Where terms such as simultaneous or contemporaneously or similar are used, it is understood that the ordinary meaning of the word is intended. In addition, the terms are used to describe events or actions that one skilled in the art would recognize as occurring substantially at a same temporal time.

Where terms such as “off-axis”, “obliquely”, “on-axis”, “coaxially” are used, it is understood that these terms are relative positions and unless otherwise defined herein are used to describe a relative position of one or more components relative to a transmission axis of a charged particle beam, an axis of one or more apertures. When terms such as “top” or “bottom” are used, it is understood that the terms are relative positions with respect to one or more components and are used to readily identify a position and/or orientation of one or more components with respect to other components. In addition, where terms such as “proximal” or “proximate” are used, it is understood that these terms are used to define a spatial position of one or more components and may represent direct physical contact or no physical contact but close spatial positions. Where the term “thin” is used, it is understood that this term represents a thickness of a layer between twenty nanometers and five hundred micrometers unless otherwise defined. The terms used herein are not intended to be limiting and one skilled in the art would recognize suitable equivalents and reference points.

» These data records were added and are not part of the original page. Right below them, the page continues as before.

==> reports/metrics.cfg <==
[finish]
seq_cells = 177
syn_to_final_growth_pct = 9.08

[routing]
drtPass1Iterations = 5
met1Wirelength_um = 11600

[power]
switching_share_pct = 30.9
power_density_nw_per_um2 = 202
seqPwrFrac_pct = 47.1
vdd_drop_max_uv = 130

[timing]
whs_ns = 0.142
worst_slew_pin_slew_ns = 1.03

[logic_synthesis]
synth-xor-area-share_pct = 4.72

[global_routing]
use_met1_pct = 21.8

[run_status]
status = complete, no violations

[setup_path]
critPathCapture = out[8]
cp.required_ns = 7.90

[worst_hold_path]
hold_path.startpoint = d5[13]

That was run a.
What follows belongs to an exercise in optimizing a design on an open flow for small area and a short achievable clock period; a production flow would make more cautious choices. Where RTL was checked, it was by simulation tests only, not by an equivalence proof against the original. Function not checked in runs 4 and 5: the RTL went through the layout flow alone. No run shown here takes its clock network from TritonCTS; it comes from the design's own scripts or RTL. The flow treats the clock pin as an ideal source. Dropping or thinning the clock tree relies on that and would not hold on a real chip. Power figures rest on the tool's default switching activity, not on a simulated workload.

### design/flow/flow/run.sh
#!/bin/bash
# Standard ORFS layout, except that the clock tree is a hand-built two-level
# inverter tree (flow/cts_hook.tcl) instead of TritonCTS's buffer H-tree, and
# the port buffers start as buf_4 instead of the smallest buffer.
set -euo pipefail
work=$(pwd)
bash standard.sh PRE_CTS_TCL="$work/flow/cts_hook.tcl" \
  BUFFER_PORTS_ARGS="-buffer_cell sky130_fd_sc_hd__buf_4" finish > "$work/standard.log" 2>&1
### design/flow/flow/cts_hook.tcl
proc cell_out { master } {
  foreach mt [$master getMTerms] {
    if {[$mt getIoType] eq "OUTPUT"} { return [$mt getName] }
  }
}
proc build_clock_tree { rows cols leaf_master root_master } {
  set db [ord::get_db]
  set block [ord::get_db_block]
  set clk [$block findNet clock]
  set sinks {}
  foreach it [$clk getITerms] {
    set bb [[$it getInst] getBBox]
    lappend sinks [list $it [expr {([$bb xMin] + [$bb xMax]) / 2}] [expr {([$bb yMin] + [$bb yMax]) / 2}]]
  }
  set n [llength $sinks]
  set lm [$db findMaster $leaf_master]
  set rm [$db findMaster $root_master]
  set lo [cell_out $lm]
  set ro [cell_out $rm]
  set nroot [expr {($rows > 1 ? 2 : 1) * ($cols > 1 ? 2 : 1)}]
  for {set q 0} {$q < $nroot} {incr q} {
    set rootnet($q) [odb::dbNet_create $block clknet_root_$q]
    $rootnet($q) setSigType CLOCK
    set qx($q) 0; set qy($q) 0; set qn($q) 0
  }
  set sinks [lsort -integer -index 2 $sinks]
  set i 0
  for {set r 0} {$r < $rows} {incr r} {
    set row [lsort -integer -index 1 [lrange $sinks [expr {$r * $n / $rows}] [expr {($r + 1) * $n / $rows - 1}]]]
    set m [llength $row]
    for {set c 0} {$c < $cols} {incr c} {
      set g [lrange $row [expr {$c * $m / $cols}] [expr {($c + 1) * $m / $cols - 1}]]
      set gx 0; set gy 0
      foreach s $g { incr gx [lindex $s 1]; incr gy [lindex $s 2] }
      set gx [expr {$gx / [llength $g]}]
      set gy [expr {$gy / [llength $g]}]
      set q [expr {($rows > 1 && $r >= $rows / 2 ? 2 : 0) + ($cols > 1 && $c >= $cols / 2 ? 1 : 0)}]
      if {$nroot == 2 && $rows == 1} { set q [expr {$c >= $cols / 2}] }
      incr qx($q) $gx; incr qy($q) $gy; incr qn($q)
      set buf [odb::dbInst_create $block $lm clkbuf_leaf_$i]
      set net [odb::dbNet_create $block clknet_leaf_$i]
      $net setSigType CLOCK
      $buf setLocation [expr {$gx - [$lm getWidth] / 2}] [expr {$gy - [$lm getHeight] / 2}]
      $buf setPlacementStatus PLACED
      [$buf findITerm A] connect $rootnet($q)
      [$buf findITerm $lo] connect $net
      foreach s $g {
        set it [lindex $s 0]
        $it disconnect
        $it connect $net
      }
      incr i
    }
  }
  for {set q 0} {$q < $nroot} {incr q} {
    set root [odb::dbInst_create $block $rm clkbuf_root_$q]
    set cx [expr {$qx($q) / $qn($q)}]; set cy [expr {$qy($q) / $qn($q)}]
    $root setLocation [expr {$cx - [$rm getWidth] / 2}] [expr {$cy - [$rm getHeight] / 2}]
    $root setPlacementStatus PLACED
    [$root findITerm A] connect $clk
    [$root findITerm $ro] connect $rootnet($q)
  }
  puts "clock tree: $n sinks, $i leaves, $nroot roots"
}

# Sourced by ORFS cts.tcl as PRE_CTS_TCL: the clock tree is built by
# build_clock_tree above in place of TritonCTS; the rest of cts.tcl (legalizing,
# timing repair) runs unchanged. The tree has no inverter that
# repair_clock_inverters should clone, so that step is skipped.
rename repair_clock_inverters orfs_repair_clock_inverters
proc repair_clock_inverters { args } {}
rename clock_tree_synthesis orfs_clock_tree_synthesis
proc clock_tree_synthesis { args } {
  build_clock_tree 4 4 sky130_fd_sc_hd__inv_12 sky130_fd_sc_hd__inv_16
  set_propagated_clock [all_clocks]
}
### design/flow/constraint.sdc
create_clock -name core_clock -period 5.0 [get_ports {clock}]
set_input_delay 1.0000 -clock core_clock [delete_from_list [all_inputs] [get_ports {clock}]]
set_output_delay 1.0000 -clock core_clock [all_outputs]
set_load 0.01 [all_outputs]
### design/flow/config.mk
export PLATFORM = sky130hd
export DESIGN_NAME = Router_Top_Level_1x3
export DESIGN_NICKNAME = Router_Top_Level_1x3
export VERILOG_FILES = /design/flow/design.v
export SDC_FILE = /design/flow/constraint.sdc
export NUM_CORES = 4
export LEC_CHECK = 0
export CAP_MARGIN = 20
export CORE_MARGIN = 2
export CORE_UTILIZATION = 55
export PLACE_DENSITY = 0.65
export SETUP_SLACK_MARGIN = 3.31
export SLEW_MARGIN = 20
export SYNTH_HIERARCHICAL = 1
export SYNTH_MINIMUM_KEEP_SIZE = 0
### design/flow/design.v
`timescale 1ns / 1ps
module FIFO_Project(clk, resetn, soft_reset, read_enb, write_enb, data_in,
                    data_out, valid, full, full_next);
input clk, resetn, soft_reset, read_enb, write_enb;
input [7:0] data_in;
output reg [7:0] data_out;
output reg valid;    
output reg full;
output full_next;
reg [7:0] fifo [0:15];
reg [3:0] last;      
wire clr = !resetn || soft_reset;
wire wr  = write_enb && !full;
wire rd  = read_enb && valid;
integer k;
always @(posedge clk)
    if (wr) begin
        fifo[0] <= data_in;
        for (k = 1; k < 16; k = k + 1)
            fifo[k] <= fifo[k - 1];
    end
wire [7:0] rdata;
FIFO_Read_Mux read_mux(.d({fifo[15], fifo[14], fifo[13], fifo[12], fifo[11], fifo[10], fifo[9], fifo[8],
                          fifo[7], fifo[6], fifo[5], fifo[4], fifo[3], fifo[2], fifo[1], fifo[0]}),
                       .sel(last), .q(rdata));
always @(posedge clk)
    if (clr)
        data_out <= 8'd0;
    else if (rd)
        data_out <= rdata;
wire [3:0] last_rd   = wr ? last : (last == 4'd0 ? 4'd0 : last - 4'd1);
wire [3:0] last_nord = (wr && valid) ? last + 4'd1 : last;
wire [3:0] last_next;
FIFO_Pick4 pick_last(.clr(clr), .sel(read_enb && valid), .a(last_rd), .b(last_nord), .q(last_next));
always @(posedge clk)
    last <= last_next;
assign full_next = !clr && !(read_enb && valid) && (wr ? (valid && last == 4'd14) : full);
always @(posedge clk) begin
    valid <= !clr && (wr || (valid && !(read_enb && last == 4'd0)));
    full  <= full_next;
end
endmodule
module FIFO_Read_Mux(input [127:0] d, input [3:0] sel, output [7:0] q);
wire [15:0] s;
FIFO_Dec16 dec(.a(sel), .y(s));
genvar b;
generate
    for (b = 0; b < 8; b = b + 1) begin : bit_
        wire lo, hi;
        FIFO_AO8 g_lo(.s(s[7:0]),
                      .d({d[8*7+b], d[8*6+b], d[8*5+b], d[8*4+b], d[8*3+b], d[8*2+b], d[8*1+b], d[8*0+b]}),
                      .y(lo));
        FIFO_AO8 g_hi(.s(s[15:8]),
                      .d({d[8*15+b], d[8*14+b], d[8*13+b], d[8*12+b], d[8*11+b], d[8*10+b], d[8*9+b], d[8*8+b]}),
                      .y(hi));
        assign q[b] = lo || hi;
    end
endgenerate
endmodule
module FIFO_AO8(input [7:0] s, input [7:0] d, output y);
assign y = |(s & d);
endmodule
module FIFO_Dec16(input [3:0] a, output [15:0] y);
wire [3:0] lo_n, hi_n;
FIFO_Dec4n dec_lo(.a(a[1:0]), .y_n(lo_n));
FIFO_Dec4n dec_hi(.a(a[3:2]), .y_n(hi_n));
genvar k;
generate
    for (k = 0; k < 16; k = k + 1) begin : out_
        assign y[k] = !(lo_n[k % 4] || hi_n[k / 4]);
    end
endgenerate
endmodule
module FIFO_Dec4n(input [1:0] a, output [3:0] y_n);
assign y_n = ~(4'd1 << a);
endmodule
module FIFO_Pick4(input clr, input sel, input [3:0] a, input [3:0] b, output [3:0] q);
assign q = clr ? 4'd0 : sel ? a : b;
endmodule
`timescale 1ns / 1ps
module Synchronizer_Project(clk, resetn, valid, read_enb, soft_reset);
input clk, resetn, valid, read_enb;
output reg soft_reset;
reg [4:0] cnt;
always @(posedge clk)
    if (!resetn || !valid || read_enb) begin
        cnt <= 5'd0;
        soft_reset <= 1'b0;
    end else if (cnt == 5'b11000) begin
        cnt <= 5'd0;
        soft_reset <= 1'b1;
    end else begin
        cnt <= {cnt[3:0], ~(cnt[4] ^ cnt[2])};
        soft_reset <= 1'b0;
    end
endmodule
`timescale 1ns / 1ps
module FSM_Project(clk, resetn, soft_reset, pkt_valid, addr_in, empty_in,
                   fifo_full, parity_done, low_pkt_valid, addr,
                   detect_add, lfd_state, ld_state, lp_state, cpe_state,
                   full_state, laf_state, busy, write_enb);
input clk, resetn, soft_reset, pkt_valid;
input [1:0] addr_in;
input [2:0] empty_in;
input fifo_full, parity_done, low_pkt_valid;
output reg [1:0] addr;
output detect_add, lfd_state, ld_state, lp_state, cpe_state, full_state, laf_state;
output reg busy;
output reg [2:0] write_enb;    
reg s_da, s_lfd, s_ld, s_lp, s_cpe, s_ffs, s_laf, s_wte;
wire [3:0] empty4 = {1'b0, empty_in};
wire hdr_ok     = pkt_valid && (addr_in != 2'd3);
wire hdr_empty  = empty4[addr_in];
wire addr_empty = empty4[addr];
wire clr = !resetn || soft_reset;
wire n_da  = clr || (s_da && !hdr_ok) || (s_cpe && !fifo_full) || (s_laf && parity_done);
wire n_lfd = !clr && ((s_da && hdr_ok && hdr_empty) || (s_wte && addr_empty));
wire n_wte = !clr && ((s_da && hdr_ok && !hdr_empty) || (s_wte && !addr_empty));
wire n_ld  = !clr && (s_lfd || (s_ld && !fifo_full && pkt_valid) ||
                      (s_laf && !parity_done && !low_pkt_valid));
wire n_lp  = !clr && ((s_ld && !fifo_full && !pkt_valid) ||
                      (s_laf && !parity_done && low_pkt_valid));
wire n_cpe = !clr && s_lp;
wire n_ffs = !clr && ((s_ld || s_cpe || s_ffs) && fifo_full);
wire n_laf = !clr && s_ffs && !fifo_full;
wire n_busy = !clr && ((s_da && hdr_ok) || (s_ld && (fifo_full || !pkt_valid)) ||
                       s_lp || s_ffs || s_wte || (s_cpe && fifo_full) ||
                       (s_laf && !parity_done && low_pkt_valid));
wire [1:0] n_addr = s_da ? addr_in : addr;
wire n_we = n_ld || n_lp || n_laf;
always @(posedge clk) begin
    s_da  <= n_da;
    s_lfd <= n_lfd;
    s_wte <= n_wte;
    s_ld  <= n_ld;
    s_lp  <= n_lp;
    s_cpe <= n_cpe;
    s_ffs <= n_ffs;
    s_laf <= n_laf;
    busy  <= n_busy;
    write_enb <= {3{n_we}} & {addr == 2'd2, addr == 2'd1, addr == 2'd0};
end
always @(posedge clk)
    addr <= n_addr;
assign detect_add = s_da;
assign lfd_state  = s_lfd;
assign ld_state   = s_ld;
assign lp_state   = s_lp;
assign cpe_state  = s_cpe;
assign full_state = s_ffs;
assign laf_state  = s_laf;
endmodule
`timescale 1ns / 1ps
module Register_Project(input clk, resetn, pkt_valid,
                        input [7:0] data_in,
                        input fifo_full, detect_add, ld_state, laf_state, lfd_state, cpe_state,
                        output reg err, parity_done, low_pkt_valid,
                        output reg [7:0] data_out);
reg [7:0] fifo_full_state_byte, internal_parity, packet_parity_byte;
always @(posedge clk)
    if (!resetn)
        parity_done <= 1'b0;
    else if (ld_state && !fifo_full && !pkt_valid)
        parity_done <= 1'b1;
    else if (laf_state && low_pkt_valid && !parity_done)
        parity_done <= 1'b1;
    else if (detect_add)
        parity_done <= 1'b0;
always @(posedge clk)
    if (!resetn)
        low_pkt_valid <= 1'b0;
    else if (ld_state && !pkt_valid)
        low_pkt_valid <= 1'b1;
    else if (cpe_state)
        low_pkt_valid <= 1'b0;
always @(posedge clk)
    if (ld_state && fifo_full)
        fifo_full_state_byte <= data_in;
always @(posedge clk)
    if (detect_add || (ld_state && !fifo_full))
        data_out <= data_in;
    else if (laf_state)
        data_out <= fifo_full_state_byte;
always @(posedge clk)
    if (lfd_state)
        internal_parity <= data_out;
    else if (ld_state && pkt_valid)
        internal_parity <= internal_parity ^ data_in;
    else if (detect_add)
        internal_parity <= 8'd0;
always @(posedge clk)
    if (ld_state && !pkt_valid)
        packet_parity_byte <= data_in;
always @(posedge clk)
    if (!resetn)
        err <= 1'b0;
    else if (parity_done)
        err <= internal_parity != packet_parity_byte;
endmodule
`timescale 1ns / 1ps
module Router_Top_Level_1x3(clock,resetn,read_enb_0,read_enb_1,read_enb_2,data_in,pkt_valid,data_out_0,data_out_1,data_out_2,valid_out_0,valid_out_1,valid_out_2,error,busy);
input clock,resetn,read_enb_0,read_enb_1,read_enb_2,pkt_valid;
input [7:0] data_in;
output valid_out_0,valid_out_1,valid_out_2,error,busy;
output [7:0] data_out_0,data_out_1,data_out_2;
wire [2:0] soft_reset, valid, full, read_enb;
wire [7:0] reg_out;
wire [1:0] addr;
wire detect_add, lfd_state, ld_state, lp_state, cpe_state, full_state, laf_state;
wire parity_done, low_pkt_valid;
assign read_enb = {read_enb_2, read_enb_1, read_enb_0};
assign valid_out_0 = valid[0];
assign valid_out_1 = valid[1];
assign valid_out_2 = valid[2];
wire [2:0] full_next;
wire [3:0] full_next4 = {1'b0, full_next};
reg fifo_full;
always @(posedge clock)
    fifo_full <= full_next4[addr];
wire [2:0] write_enb;
FIFO_Project fifo_0(.clk(clock), .resetn(resetn), .soft_reset(soft_reset[0]),
                    .read_enb(read_enb_0), .write_enb(write_enb[0]), .data_in(reg_out),
                    .data_out(data_out_0), .valid(valid[0]), .full(full[0]),
                    .full_next(full_next[0]));
FIFO_Project fifo_1(.clk(clock), .resetn(resetn), .soft_reset(soft_reset[1]),
                    .read_enb(read_enb_1), .write_enb(write_enb[1]), .data_in(reg_out),
                    .data_out(data_out_1), .valid(valid[1]), .full(full[1]),
                    .full_next(full_next[1]));
FIFO_Project fifo_2(.clk(clock), .resetn(resetn), .soft_reset(soft_reset[2]),
                    .read_enb(read_enb_2), .write_enb(write_enb[2]), .data_in(reg_out),
                    .data_out(data_out_2), .valid(valid[2]), .full(full[2]),
                    .full_next(full_next[2]));
Synchronizer_Project sync_0(.clk(clock), .resetn(resetn), .valid(valid[0]),
                            .read_enb(read_enb_0), .soft_reset(soft_reset[0]));
Synchronizer_Project sync_1(.clk(clock), .resetn(resetn), .valid(valid[1]),
                            .read_enb(read_enb_1), .soft_reset(soft_reset[1]));
Synchronizer_Project sync_2(.clk(clock), .resetn(resetn), .valid(valid[2]),
                            .read_enb(read_enb_2), .soft_reset(soft_reset[2]));
FSM_Project fsm0(.clk(clock), .resetn(resetn), .soft_reset(|soft_reset),
                 .pkt_valid(pkt_valid), .addr_in(data_in[1:0]), .empty_in(~valid),
                 .fifo_full(fifo_full), .parity_done(parity_done), .low_pkt_valid(low_pkt_valid),
                 .addr(addr), .detect_add(detect_add), .lfd_state(lfd_state), .ld_state(ld_state),
                 .lp_state(lp_state), .cpe_state(cpe_state), .full_state(full_state),
                 .laf_state(laf_state), .busy(busy), .write_enb(write_enb));
Register_Project register(.clk(clock), .resetn(resetn), .pkt_valid(pkt_valid), .data_in(data_in),
                          .fifo_full(fifo_full), .detect_add(detect_add), .ld_state(ld_state),
                          .laf_state(laf_state), .lfd_state(lfd_state), .cpe_state(cpe_state),
                          .err(error), .parity_done(parity_done), .low_pkt_valid(low_pkt_valid),
                          .data_out(reg_out));
endmodule
### design/flow/standard.sh
#!/bin/bash
# synth_recipe.tcl (not shown) runs the flow's synth.tcl, then flattens the netlist and writes it again
# the make line also repeats each setting of config.mk as NAME=value (left out here)
make -C /OpenROAD-flow-scripts/flow DESIGN_CONFIG=/design/flow/config.mk WORK_HOME=/design/flow/orfs CLKGATE_MAP_FILE= SYNTH_SCRIPT=/design/flow/synth_recipe.tcl "${@:-finish}"
==> summary.md, run 1 <==
| Metric | Value |
|---|---|
| Initial DRC count | about 960 |
| WP data required | 4880 ps |
| Layout Area Growth over Synthesis | 13.25% |
| R2r setup slk | 3350 ps |
| Global-route usage over all layers | 0.2109 |
| TNS Setup | 0 ps |
| Ys Warns | 12 |
| Ys flop type | edfxtp_1 |
| Worst path max stage delay | 410 ps |
| Cells after Synth | 1175 |
| Ports | 43 |
| Hold WC Path Type | register to register |
| Max_cap viols | 0 |
| Final cell count without fillers | 1730 |
| Fmax | 0.5968 GHz |
| Area leader, netlist | edfxtp_1 |
| Sequential area share after synthesis | 0.7577 |
| Chip Width | 187.8 um |
| Critical path arrival | ~1600 ps |
| Remaining global-route overflow | 0 |
| Synth top area share | 0.6758 |
| Crit path depth | 2 |
| Clock Pin Slew Worst Setup and Hold Paths | approximately 110 ps |
| Antenna diode count | 0 |
| Crit path max-delay family | compound AO/OA/AOI/OAI gates |
| Synth Register Bits | 494 |
| Clock Latency Late Sink | between 150 and 200 ps |
| Pwr per Cell Area | just under 300 mW/mm^2 |
| Drt first pass iters | 5 |
| WS Path Type | input port to register |
| Drt via density | ~6.0 |
| Setup Skew | approximately 13 ps |
| Slowest-stage cell, CP | a211o_1 |
| Final min period | roughly 1700 ps |
| Std-Cell Rows | 67 |
| Core ar. | 0.03336 mm^2 |
| Initial antenna violation count | 0 |
| Post-route setup slack | about 3300 ps |
| Syn Area/Cell | about 16 um^2 |
| Worst-path fanout max | 8 |
| Net Count, Synth | ~1200 |
| Post-synth EDFFs | approximately 420 |
| Worst R2R Start | fifo_0.last[1] |
| Startpoint Class | input port |
| CP startpoint | pkt_valid |
| First-pass GRT wire length | 58640 um |
| Largest net degree at the start of global routing | 69 |
| Placed cells | 1658 |
| Critical Path End | register.internal_parity[4] |
| Status | complete, no violations |
| CP Capture Type | register |
| Pre-CTS WS | 2514 ps |
| Synth top area cells | edfxtp_1 68%, dfxtp_1 8.2%, a22oi_1 7.8% |
| Layout cells sized above 1 | 0.2301 |
| Mean routed wirelength per cell | roughly 22 um |
| Port Buffers | 42 |
| Worst-case reg-to-reg path depth | 7 |
| DP HPWL | 23210 um |
| Starting Density | 0.5567 |
| Slew Limit Headroom | 0.5925 |
| Die Y | 187.8 um |
| Final Cycle Share | 0.3351 |
| Ys async rst share | 0 |
| Worst vdd ir | 0.2340 mV |
| Fin. Hold Viols | 0 |
| Die Footprint | 0.03525 mm^2 |
| Final setup violation count | 0 |
| RSZ-0062 raised after global routing | yes |
| Cell area after synthesis | 0.01857 mm^2 |
| Nets | 1310 |
| DR vias | 10450 |
| Pleak | 6.605 nW |
| Final antenna-violating net count | 0 |
| Number of remaining DRC errors | 0 |
| Buf/Inv on CP | 1 |
| Worst slew pin tran | around 610 ps |
| Vias in the first global route | 10090 |
| RR Endpoint | fifo_0.data_out[1] |
| GPL Wtd Cong | 0.7813 |
| Fin. max-slew vios | 0 |
| Routed WL | 38260 um |
| Netlist cell types | 55 |
| Cell Chain, Critical Path | buf_4 -> a211o_1 |
per-layer routing:
layer  GRT usage  wire length [um]  vias to the layer above
li1            -                 -                     4869
met2      0.3422             18110                      245
met1      0.3212             17710                     5301
met3     0.01872              1796                       36
met4     0.03271               647                        0
met5           0                 0                        -
area by class of cell:
| cell class | instances | area, um^2 |
|---|---|---|
| Timing Repair inverter | 3 | 26.28 |
| Sequential cell | 494 | 14160 |
| Tap cell | 448 | 560.5 |
| Timing Repair Buffer | 91 | 743.2 |
| Inverter | 41 | 483.0 |
| Fill cell | 2510 | 12330 |
| Multi-Input combinational cell | 653 | 5062 |
placed cells by master, fill, tap and decap left out, types with 6 or more instances in the layout:
cell type  Yosys  layout
clkbuf_2       3       6
buf_4          0      72
edfxtp_1     418     418
a21oi_1       29      28
o21ai_0       16      15
a22oi_1      192     180
nor2_4         0      48
xnor2_1       21      21
dfxtp_2        0      20
xor2_1         7       7
and3b_1        6       6
buf_6          0      10
inv_16         0       7
inv_12         0      16
dfxtp_4        0      16
dfxtp_1       76      40
a22oi_2        0      12
inv_1         15      14
nand2_1       68      62
nor2_1        70      22
mux2i_1       15      15
and2_1        11      11
or2_1         30      24
or3_1          7       7
ha_1          12      10
or2_4          0       6
nand3_1        9       9
nand4_1       48      48
and3_1         7       7
mux2_2         8       8
nand2b_4       3      18
mux2_1         6       6
Yosys stat by module (local to each module, per instance):
module	area, um^2	cells inside	flip-flops and latches
Synchronizer_Project	195.2	15	6
FSM_Project	584.3	55	14
FIFO_Read_Mux	50.05	8	0
FIFO_Dec4n	22.52	4	0
Register_Project	1450	95	35
FIFO_Project	4502	203	142
Router_Top_Level_1x3	60.06	8	1
FIFO_Pick4	60.06	9	0
FIFO_Dec16	60.06	16	0
FIFO_AO8	36.28	5	0
registers in the layout, summed over array words and instances, names as in the netlist, 2 cells and up:
name	flops
fifo_0.data_out	8
fifo_2.fifo	128
register.data_out	8
register.fifo_full_state_byte	8
fifo_2.data_out	8
sync_0.cnt	5
fifo_1.fifo	128
fifo_2.last	4
sync_2.cnt	5
register.packet_parity_byte	8
fifo_0.last	4
fifo_1.data_out	8
fsm0.addr	2
fsm0.write_enb	3
fifo_1.last	4
fifo_0.fifo	128
register.internal_parity	8
sync_1.cnt	5
timing repair:
item | in CTS | in global routing
resized for setup | 192 | 51
gates cloned | 3 | 0
hold buffers | 0 | 0
pin swaps | 7 | 28
setup endpoints to repair | 76 | 64
buffers inserted | 6 | 43
report_power, final:
part	internal [mW]	leakage, nW	switching [mW]
Combinational	0.0503	2.01	0.0789
Sequential	4.49	4.43	0.0588
Clock	0.242	0.156	1.29
Total	4.78	6.60	1.43
cells in the mapped netlist, types with 7 or more instances:
cell type,instances
nand2b_1,19
nor2_1,70
or3_1,7
a21oi_1,29
inv_1,15
mux2_2,8
mux2i_1,15
xnor2_1,21
ha_1,12
dfxtp_1,76
nand4_1,48
a22oi_1,192
xor2_1,7
and2_1,11
or2_1,30
o21ai_0,16
nand2_1,68
nand3_1,9
edfxtp_1,418
and3_1,7
nor3_1,7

The description provides exemplary embodiments, and is not intended to limit the scope, applicability or configuration of the disclosure. Rather, the ensuing description of the exemplary embodiments will provide those skilled in the art with an enabling description for implementing various embodiments. It is understood that various changes may be made in the function and arrangement of elements without departing from the spirit and scope as set forth in the appended claims. Specific details are given in the description to provide a thorough understanding of the embodiments. However, it will be understood that the embodiments may be practiced without these specific details. For example, specific system components, systems, processes, and other elements of the present disclosure may be shown in schematic diagram form or omitted from illustrations in order not to obscure the embodiments in unnecessary detail. In other instances, well-known circuits, processes, components, structures, and/or techniques may be shown without unnecessary detail.